| Work instruction |
Start at the line in the entries below that contains "create_clock -name core_clock", stop at the line that contains "job 9334 (differences", and output exactly the lines in that span, both ends included.

| Material to process |
This design comes from an exercise in tuning for small area and a short achievable clock period on the open sky130 flow, not from production work. In this exercise RTL edits were held to simulation tests only and were not proved equivalent to the original. No activity file was given, so power comes from the tool's default toggle rates.

==> inputs of job 6046 <==
==> flow/design.v <==
module pipeline_riscv(
    input clk,
    input reset_n,
    output [31:0] imem_addr,
    input [31:0] imem_data,
    output [14:0] dmem_addr,
    input [31:0] dmem_rdata,
    output dmem_we,
    output [3:0] dmem_wstrb,
    output [31:0] dmem_wdata,
    output [31:0] write_back_value,
    output [4:0] write_back_register
);
    localparam [1:0] WB_NORMAL = 2'b00, WB_LOAD = 2'b01, WB_JAL = 2'b10, WB_HICCUP = 2'b11;
    localparam [1:0] DM_NONE = 2'b00, DM_BYTE = 2'b01, DM_HWORD = 2'b10, DM_WORD = 2'b11;
    function [32:0] add32;
        input [31:0] a;
        input [31:0] b;
        input ci;
        reg [31:0] g, p, p0;
        integer i, k;
        begin
            p0 = a ^ b;
            g = a & b;
            p = p0;
            g[0] = g[0] | (p0[0] & ci);
            for (k = 1; k < 32; k = k * 2)
                for (i = 31; i >= 0; i = i - 1)
                    if (i & k) begin
                        g[i] = g[i] | (p[i] & g[(i & ~(k - 1)) - 1]);
                        p[i] = p[i] & p[(i & ~(k - 1)) - 1];
                    end
            add32 = {g[31], p0 ^ {g[30:0], ci}};
        end
    endfunction
    reg [31:0] pc;         
    reg [31:0] f_ir;       
    reg [31:0] f_pc;       
    reg [1:0]  f_wbt;      
    reg        f_pload;    
    reg        f_phic;     
    reg [31:0] r_a;        
    reg [31:0] r_b;        
    reg [31:0] r_x;        
    reg [4:0]  r_op;       
    reg        r_sub;      
    reg        r_cb;       
    reg [1:0]  r_ws;       
    reg [1:0]  r_rs;       
    reg        r_ls;       
    reg [4:0]  r_rd;
    reg [1:0]  r_wbt;
    reg        r_jalr;     
    reg        r_ret;      
    reg [31:0] e_res;      
    reg [31:0] e_wd;       
    reg        e_mis;      
    reg        e_we;       
    reg [1:0]  e_ws;       
    reg [4:0]  e_wbr;      
    reg        e_jal;      
    reg        e_nl;       
    reg        e_l0_31, e_l0_23, e_l0_15, e_l0_7;    
    reg        e_l1_23, e_l1_7;                      
    reg        e_bs31, e_bs23, e_bs15, e_bs7;        
    reg        e_w;                                  
    reg        e_hs31, e_hs23, e_hs15, e_hs7;        
    reg [1:0]  e_rs;       
    reg        e_ls;       
    reg        fl_prev;    
    reg [31:0] rf [1:31];
    wire [32:0] sum;
    wire [31:0] cur_pc = r_jalr ? sum[31:0] : pc;
    assign imem_addr = cur_pc;
    wire [31:0] ins = {imem_data[7:0], imem_data[15:8], imem_data[23:16], imem_data[31:24]};
    wire in_load = ins[6:0] == 7'b0000011;
    wire in_jal  = ins[6:0] == 7'b1101111;
    wire in_jl   = in_jal || ins[6:0] == 7'b1100111;
    wire [31:0] in_immj = {{11{ins[31]}}, ins[31], ins[19:12], ins[20], ins[30:21], 1'b0};
    wire f_isjalr = f_ir[6:0] == 7'b1100111;
    wire need_hiccup = (!f_phic && ((f_pload && (f_ir[11:7] == ins[19:15] || f_ir[11:7] == ins[24:20])) || f_isjalr)) || r_ret;
    wire phic_n = f_phic ? 1'b0 : need_hiccup;
    wire [32:0] ppc_s = add32(cur_pc, in_jal ? in_immj : 32'd4, 1'b0);
    wire [31:0] ppc = ppc_s[31:0];
    always @(posedge clk or negedge reset_n) begin
        if (!reset_n) begin
            f_wbt <= WB_HICCUP;
            f_pload <= 1'b0;
            f_phic <= 1'b0;
        end else begin
            f_wbt <= need_hiccup ? WB_HICCUP : (in_jl ? WB_JAL : in_load ? WB_LOAD : WB_NORMAL);
            f_pload <= in_load;
            f_phic <= phic_n;
        end
    end
    always @(posedge clk) begin
        f_ir <= ins;
        f_pc <= cur_pc;
    end
    wire [6:0] op = f_ir[6:0];
    wire [2:0] f3 = f_ir[14:12];
    wire [6:0] f7 = f_ir[31:25];
    wire d_lui = op == 7'b0110111, d_auipc = op == 7'b0010111, d_jal = op == 7'b1101111, d_jalr = op == 7'b1100111;
    wire d_br = op == 7'b1100011, d_load = op == 7'b0000011, d_store = op == 7'b0100011;
    wire d_f1 = op == 7'b0010011, d_f2 = op == 7'b0110011;
    wire ft_u = d_lui | d_auipc;
    wire ft_i = d_jalr | d_load | d_f1;
    wire has_rd = ft_u | ft_i | d_jal | d_f2;
    wire [4:0] d_rd = has_rd ? f_ir[11:7] : 5'd0;
    wire [31:0] d_imm = d_store ? {{20{f_ir[31]}}, f7, f_ir[11:7]} :
                        d_br ? {{20{f_ir[31]}}, f_ir[7], f_ir[30:25], f_ir[11:8], 1'b0} :
                        ft_u ? {f_ir[31:12], 12'h000} :
                        d_jal ? {{11{f_ir[31]}}, f_ir[31], f_ir[19:12], f_ir[20], f_ir[30:21], 1'b0} :
                        {{20{f_ir[31]}}, f_ir[31:20]};
    wire d_pfa = d_auipc | d_jal;
    wire d_ifb = !(d_f2 | d_br);
    reg [4:0] d_op;
    always @(*) begin
        d_op = 5'b00000;
        if (d_lui) d_op = 5'b00111;
        else if (d_br) begin
            case (f3)
                3'b000: d_op = 5'b01000;
                3'b001: d_op = 5'b01001;
                3'b100: d_op = 5'b01010;
                3'b101: d_op = 5'b01011;
                3'b110: d_op = 5'b01100;
                3'b111: d_op = 5'b01101;
                default: d_op = 5'b00000;
            endcase
        end else if (d_f1 || d_f2) begin
            case (f3)
                3'b000: d_op = (d_f2 && f7 == 7'b0100000) ? 5'b00001 : 5'b00000;
                3'b001: d_op = (f7 == 7'b0000000) ? 5'b10001 : 5'b00000;
                3'b010: d_op = (d_f1 || f7 == 7'b0000000) ? 5'b01010 : 5'b00000;
                3'b011: d_op = (d_f1 || f7 == 7'b0000000) ? 5'b01100 : 5'b00000;
                3'b100: d_op = (d_f1 || f7 == 7'b0000000) ? 5'b00101 : 5'b00000;
                3'b101: d_op = (f7 == 7'b0000000) ? 5'b10011 : (f7 == 7'b0100000) ? 5'b10010 : 5'b00000;
                3'b110: d_op = (d_f1 || f7 == 7'b0000000) ? 5'b00100 : 5'b00000;
                default: d_op = (d_f1 || f7 == 7'b0000000) ? 5'b00110 : 5'b00000;
            endcase
        end
    end
    wire [1:0] d_ws = (d_store && f3 == 3'b000) ? DM_BYTE :
                      (d_store && f3 == 3'b001) ? DM_HWORD :
                      (d_store && f3 == 3'b010) ? DM_WORD : DM_NONE;
    wire d_ldok = d_load && f3[1:0] != 2'b11;
    wire [1:0] d_rs = d_ldok ? (f3[1:0] == 2'b00 ? DM_BYTE : f3[1:0] == 2'b01 ? DM_HWORD : DM_WORD) : DM_NONE;
    wire d_ls = d_ldok && !f3[2];
    wire [31:0] alu_out;
    wire [31:0] wbv;
    wire [4:0] ra = f_ir[19:15];
    wire [4:0] rb = f_ir[24:20];
    reg [31:0] rf_a, rf_b;
    integer i;
    always @(*) begin
        rf_a = 32'd0;
        rf_b = 32'd0;
        for (i = 1; i < 32; i = i + 1) begin
            rf_a = rf_a | ({32{ra == i}} & rf[i]);
            rf_b = rf_b | ({32{rb == i}} & rf[i]);
        end
    end
    wire r_fwd = r_wbt == WB_NORMAL && r_rd != 5'd0;
    wire e_fwd = !e_jal && e_wbr != 5'd0;
    wire [31:0] fwd_a = (r_fwd && r_rd == ra) ? alu_out : (e_fwd && e_wbr == ra) ? wbv : rf_a;
    wire [31:0] fwd_b = (r_fwd && r_rd == rb) ? alu_out : (e_fwd && e_wbr == rb) ? wbv : rf_b;
    wire fl = r_jalr ? 1'b0 : e_mis ? 1'b1 : !f_phic ? 1'b0 : fl_prev;
    wire jalr_n = d_jalr && f_wbt != WB_HICCUP;
    wire [32:0] x_s = add32(f_pc, d_br ? d_imm : 32'd4, 1'b0);
    wire [31:0] x_n = d_store ? fwd_b : x_s[31:0];
    always @(posedge clk) begin
        r_a <= d_pfa ? f_pc : fwd_a;
        r_b <= d_ifb ? d_imm : fwd_b;
        r_x <= x_n;
        r_op <= d_op;
        r_sub <= d_op != 5'b00000;
        r_cb <= d_br;
        r_ws <= d_ws;
        r_rs <= d_rs;
        r_ls <= d_ls;
        r_rd <= d_rd;
        r_wbt <= fl ? WB_HICCUP : f_wbt;
        r_jalr <= jalr_n;
        fl_prev <= fl;
    end
    always @(posedge clk or negedge reset_n) begin
        if (!reset_n) r_ret <= 1'b0;
        else if (d_jalr) r_ret <= f_wbt != WB_HICCUP && f_ir[11:7] == 5'd0;
    end
    assign sum = add32(r_a, r_b ^ {32{r_sub}}, r_sub);
    wire eq = r_a == r_b;
    wire lt = (r_a[31] ^ r_b[31]) ? r_a[31] : sum[31];
    wire geu = sum[32];
    wire cmp = (r_op[2:1] == 2'b00 ? eq : r_op[2:1] == 2'b01 ? lt : geu) ^ r_op[0];
    wire shl = r_op[1] == 1'b0;
    reg [31:0] sh_in, sh_rev;
    integer k;
    always @(*) for (k = 0; k < 32; k = k + 1) sh_in[k] = shl ? r_a[31 - k] : r_a[k];
    wire [31:0] sh_o = sh_in >> r_b[4:0];
    always @(*) for (k = 0; k < 32; k = k + 1) sh_rev[k] = shl ? sh_o[31 - k] : sh_o[k];
    reg [31:0] alu_r;
    always @(*) begin
        case (r_op[4:3])
            2'b10, 2'b11: alu_r = sh_rev;
            2'b01: alu_r = {31'd0, cmp};
            default:
                case (r_op[2:0])
                    3'b100: alu_r = r_a | r_b;
                    3'b101: alu_r = r_a ^ r_b;
                    3'b110: alu_r = r_a & r_b;
                    3'b111: alu_r = r_b;
                    default: alu_r = sum[31:0];
                endcase
        endcase
    end
    assign alu_out = alu_r;
    wire mis_n = r_wbt != WB_HICCUP && r_cb && alu_out[0];
    wire [31:0] st_fmt = r_ws == DM_BYTE ? {4{r_x[7:0]}} :
                         r_ws == DM_HWORD ? {2{r_x[7:0], r_x[15:8]}} :
                         {r_x[7:0], r_x[15:8], r_x[23:16], r_x[31:24]};
    wire [1:0] off = alu_out[1:0];
    wire lw = r_rs == DM_WORD;
    wire lh0 = r_rs == DM_HWORD && !off[1];
    wire lh1 = r_rs == DM_HWORD && off[1];
    wire lb0 = r_rs == DM_BYTE && off == 2'd0;
    wire lb1 = r_rs == DM_BYTE && off == 2'd1;
    wire lb2 = r_rs == DM_BYTE && off == 2'd2;
    wire lb3 = r_rs == DM_BYTE && off == 2'd3;
    always @(posedge clk) begin
        e_res <= (r_wbt == WB_JAL || r_cb) ? r_x : alu_out;
        e_wd <= st_fmt;
        e_mis <= mis_n;
        e_we <= !fl && r_wbt != WB_HICCUP && r_ws != DM_NONE && alu_out[31:20] == 12'h001;
        e_ws <= r_ws;
        e_wbr <= (fl || r_wbt == WB_HICCUP) ? 5'd0 : r_rd;
        e_jal <= r_wbt == WB_JAL;
        e_nl <= r_wbt != WB_LOAD;
        e_l0_31 <= lw | lh0 | lb0;
        e_l0_23 <= lb1;
        e_l0_15 <= lh1 | lb2;
        e_l0_7 <= lb3;
        e_l1_23 <= lw | lh0;
        e_l1_7 <= lh1;
        e_bs31 <= r_ls & lb0;
        e_bs23 <= r_ls & lb1;
        e_bs15 <= r_ls & lb2;
        e_bs7 <= r_ls & lb3;
        e_w <= lw;
        e_hs31 <= r_ls & lb0;
        e_hs23 <= r_ls & (lb1 | lh0);
        e_hs15 <= r_ls & lb2;
        e_hs7 <= r_ls & (lb3 | lh1);
        e_rs <= r_rs;
        e_ls <= r_ls;
    end
    wire [31:0] pc_n = mis_n ? r_x : phic_n ? cur_pc : ppc;
    always @(posedge clk or negedge reset_n) begin
        if (!reset_n) pc <= 32'd0;
        else pc <= pc_n;
    end
    assign dmem_addr = e_res[16:2];
    assign dmem_we = e_we;
    assign dmem_wdata = e_wd;
    assign dmem_wstrb = e_ws == DM_BYTE ? (4'b1000 >> e_res[1:0]) :
                        e_ws == DM_HWORD ? (e_res[1] ? 4'b0011 : 4'b1100) :
                        e_ws == DM_WORD ? 4'b1111 : 4'b0000;
    wire [31:0] d = dmem_rdata;
    wire bsign = e_bs31 & d[31] | e_bs23 & d[23] | e_bs15 & d[15] | e_bs7 & d[7];
    wire hsign = e_hs31 & d[31] | e_hs23 & d[23] | e_hs15 & d[15] | e_hs7 & d[7];
    wire [7:0] lane0 = {8{e_l0_31}} & d[31:24] | {8{e_l0_23}} & d[23:16] | {8{e_l0_15}} & d[15:8] | {8{e_l0_7}} & d[7:0];
    wire [7:0] lane1 = {8{e_l1_23}} & d[23:16] | {8{e_l1_7}} & d[7:0] | {8{bsign}};
    wire [15:0] lane23 = {16{e_w}} & {d[7:0], d[15:8]} | {16{hsign}};
    reg [31:0] ldata;
    reg [7:0] lb;
    always @(*) begin
        case (e_res[1:0])
            2'b00: lb = d[31:24];
            2'b01: lb = d[23:16];
            2'b10: lb = d[15:8];
            default: lb = d[7:0];
        endcase
        case (e_rs)
            DM_BYTE: ldata = {{24{e_ls & lb[7]}}, lb};
            DM_HWORD: ldata = e_res[1] ? {{16{e_ls & d[7]}}, d[7:0], d[15:8]} : {{16{e_ls & d[23]}}, d[23:16], d[31:24]};
            DM_WORD: ldata = {d[7:0], d[15:8], d[23:16], d[31:24]};
            default: ldata = 32'd0;
        endcase
    end
    assign wbv = e_nl ? e_res : ldata;
    assign write_back_value = {lane23, lane1, lane0} | ({32{e_nl}} & e_res);
    assign write_back_register = e_wbr;
    always @(posedge clk)
        if (e_wbr != 5'd0) rf[e_wbr] <= wbv;
endmodule
==> flow/flow/run.sh <==
#!/bin/bash
set -euo pipefail
bash standard.sh CORE_UTILIZATION=55 CTS_BUF_LIST=sky130_fd_sc_hd__clkbuf_8 SLEW_MARGIN=10 CAP_MARGIN=10 SETUP_SLACK_MARGIN=8.5 "BUFFER_PORTS_ARGS=-buffer_cell sky130_fd_sc_hd__buf_2" finish > standard_flow.log 2>&1
==> flow/standard.sh <==
#!/bin/bash
# synth_recipe.tcl (not shown) runs the flow's synth.tcl, then flattens the netlist and writes it again
# the make line also repeats each setting of config.mk as NAME=value (left out here)
make -C /OpenROAD-flow-scripts/flow DESIGN_CONFIG=/design/flow/config.mk WORK_HOME=/design/flow/orfs CLKGATE_MAP_FILE= SYNTH_SCRIPT=/design/flow/synth_recipe.tcl "${@:-finish}"
==> flow/config.mk <==
export PLATFORM = sky130hd
export DESIGN_NAME = pipeline_riscv
export DESIGN_NICKNAME = pipeline_riscv
export VERILOG_FILES = /design/flow/design.v
export SDC_FILE = /design/flow/constraint.sdc
export NUM_CORES = 4
export LEC_CHECK = 0
export CAP_MARGIN = 20
export CORE_MARGIN = 2
export CORE_UTILIZATION = 40
export SLEW_MARGIN = 20
==> flow/constraint.sdc <==
create_clock -name core_clock -period 16.0 [get_ports {clk}]
set_input_delay 3.2000 -clock core_clock [delete_from_list [all_inputs] [get_ports {clk}]]
set_output_delay 3.2000 -clock core_clock [all_outputs]
set_load 0.01 [all_outputs]
==> job 9334 (differences from job 6046) <==
--- a/flow/design.v
+++ b/flow/design.v
@@ -1 +1,15 @@
+module wb_ao6(
+    input [5:0] s,
+    input [5:0] v,
+    output y
+);
+    assign y = |(s & v);
+endmodule
+module wb_ao7(
+    input [6:0] s,
+    input [6:0] v,
+    output y
+);
+    assign y = |(s & v);
+endmodule
 module pipeline_riscv(
@@ -143,2 +157,3 @@
     end
+    wire d_sub = d_op == 5'b00001 || d_op[4:3] == 2'b01;
     wire [1:0] d_ws = (d_store && f3 == 3'b000) ? DM_BYTE :
@@ -173,6 +188,6 @@
         r_a <= d_pfa ? f_pc : fwd_a;
-        r_b <= d_ifb ? d_imm : fwd_b;
+        r_b <= (d_ifb ? d_imm : fwd_b) ^ {32{d_sub}};
         r_x <= x_n;
         r_op <= d_op;
-        r_sub <= d_op != 5'b00000;
+        r_sub <= d_sub;
         r_cb <= d_br;
@@ -190,5 +205,5 @@
     end
-    assign sum = add32(r_a, r_b ^ {32{r_sub}}, r_sub);
-    wire eq = r_a == r_b;
-    wire lt = (r_a[31] ^ r_b[31]) ? r_a[31] : sum[31];
+    assign sum = add32(r_a, r_b, r_sub);
+    wire eq = sum[31:0] == 32'd0;
+    wire lt = (r_a[31] ^ ~r_b[31]) ? r_a[31] : sum[31];
     wire geu = sum[32];
@@ -268,7 +283,3 @@
     wire [31:0] d = dmem_rdata;
-    wire bsign = e_bs31 & d[31] | e_bs23 & d[23] | e_bs15 & d[15] | e_bs7 & d[7];
-    wire hsign = e_hs31 & d[31] | e_hs23 & d[23] | e_hs15 & d[15] | e_hs7 & d[7];
     wire [7:0] lane0 = {8{e_l0_31}} & d[31:24] | {8{e_l0_23}} & d[23:16] | {8{e_l0_15}} & d[15:8] | {8{e_l0_7}} & d[7:0];
-    wire [7:0] lane1 = {8{e_l1_23}} & d[23:16] | {8{e_l1_7}} & d[7:0] | {8{bsign}};
-    wire [15:0] lane23 = {16{e_w}} & {d[7:0], d[15:8]} | {16{hsign}};
     reg [31:0] ldata;
@@ -290,3 +301,19 @@
     assign wbv = e_nl ? e_res : ldata;
-    assign write_back_value = {lane23, lane1, lane0} | ({32{e_nl}} & e_res);
+    wire [31:0] wd_sw = {d[7:0], d[15:8], d[23:16], d[31:24]};
+    wire [31:0] wbo;
+    assign wbo[7:0] = lane0 | ({8{e_nl}} & e_res[7:0]);
+    genvar gk;
+    generate
+        for (gk = 8; gk < 16; gk = gk + 1) begin : wbl1
+            wb_ao7 u(.s({e_l1_23, e_l1_7, e_nl, e_bs31, e_bs23, e_bs15, e_bs7}),
+                     .v({d[gk + 8], d[gk - 8], e_res[gk], d[31], d[23], d[15], d[7]}),
+                     .y(wbo[gk]));
+        end
+        for (gk = 16; gk < 32; gk = gk + 1) begin : wbl2
+            wb_ao6 u(.s({e_w, e_nl, e_hs31, e_hs23, e_hs15, e_hs7}),
+                     .v({wd_sw[gk], e_res[gk], d[31], d[23], d[15], d[7]}),
+                     .y(wbo[gk]));
+        end
+    endgenerate
+    assign write_back_value = wbo;
     assign write_back_register = e_wbr;
==> flow/flow/run.sh (replaced) <==
#!/bin/bash
set -euo pipefail
bash standard.sh SYNTH_HIERARCHICAL=1 SYNTH_MINIMUM_KEEP_SIZE=0 CORE_UTILIZATION=55 CTS_BUF_LIST=sky130_fd_sc_hd__clkbuf_8 SETUP_SLACK_MARGIN=9.5 "BUFFER_PORTS_ARGS=-buffer_cell sky130_fd_sc_hd__buf_2" finish > standard_flow.log 2>&1
- CORE_UTILIZATION: 40 -> 55
- SYNTH_HIERARCHICAL: not set -> 1
- SYNTH_MINIMUM_KEEP_SIZE: not set -> 0
==> comparison <==
In job 6046 the fmax is lower than in job 9334, by 2.5%. Non-clock buffer count: job 9334 is higher than job 6046 (57). Between job 9334 and job 6046, the lower sequential share of layout area is in job 9334 (gap 0.84 points). Sequential power is about the same in job 6046 and job 9334. Of job 9334 and job 6046, job 9334 has the higher critical path depth (gap 10). Job 9334 finished but fails on max-capacitance violations, max-slew violations. Job 6046 passed the timing, DRC and antenna checks. Via count: job 6046 is lower than job 9334 (2.9%). Core utilization: job 6046 is lower than job 9334 (1.2 points). Of job 9334 and job 6046, job 9334 has the higher combinational power (gap about 6%, measured against job 6046).
==> figures <==
Final period demand of the worst path: job 6046 7.71 ns; job 9334 7.51 ns
Weighted congestion reported at the end of routability-driven placement: job 6046 1.06; job 9334 1.06
Origin of the worst setup path: job 6046 dmem_rdata[15]; job 9334 r_b[3]$_DFF_P_
Maximum Capacitance Violations: job 6046 0; job 9334 1
Reg2Reg Launch Point: job 6046 r_sub$_DFF_P_; job 9334 r_op[1]$_DFF_P_
Vias: job 6046 56700; job 9334 58300
Fin nets: job 6046 5648; job 9334 5748
Adder-Cell Fraction of Synth Area: job 6046 3.51%; job 9334 2.98%
Horiz. Die Dim: job 6046 342 µm; job 9334 342 µm
Post-Synthesis Cells: job 6046 5167; job 9334 5237
Worst stage delay on the critical path: job 6046 0.47 ns; job 9334 0.65 ns
Diodes inserted: job 6046 17; job 9334 27
Total power draw: job 6046 10.1 mW; job 9334 10.2 mW
GRT Total Usage: job 6046 52.1%; job 9334 53.6%
Power Clock: job 6046 2.96 mW; job 9334 2.92 mW
Compound-Gate Fraction of Synth Area: job 6046 19.4%; job 9334 20.3%
Outcome: job 6046 timing/DRC/antenna clean; job 9334 complete, but fails checks
Layout check failures: job 6046 -; job 9334 max-capacitance violations, max-slew violations
Share of the cycle needed by the critical path after routing: job 6046 48.2%; job 9334 46.9%

==> afterwards: timing with drivers on the ports <==
In the flow no input, the clock included, has a driving cell. The finished layouts below were timed again as built, in two steps.
Step 1 assumes that a clkbuf_16 drives the clock port and a buf_2 every other input.
Step 2 times the ports against the registers' clock, not the clock port: input delays grow and output delays shrink by t, the midpoint of the rising clock arrivals with the driver on.
Slacks: no drivers / after step 1 / after step 2; pairs: no drivers / after step 1.
run | t, ns | slack for setup (ns) | latest minus earliest clock arrival (ns)
job 6046 | 1.050 | 8.295 / 8.233 / 8.233 | 0.061 / 0.061
job 9334 | 1.044 | 8.489 / 8.412 / 8.533 | 0.079 / 0.079
The setup slack of job 6046, which loses most, moves by -0.062 ns with the drivers and by -0.062 ns with both steps.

| Task response |
create_clock -name core_clock -period 16.0 [get_ports {clk}]
set_input_delay 3.2000 -clock core_clock [delete_from_list [all_inputs] [get_ports {clk}]]
set_output_delay 3.2000 -clock core_clock [all_outputs]
set_load 0.01 [all_outputs]
==> job 9334 (differences from job 6046) <==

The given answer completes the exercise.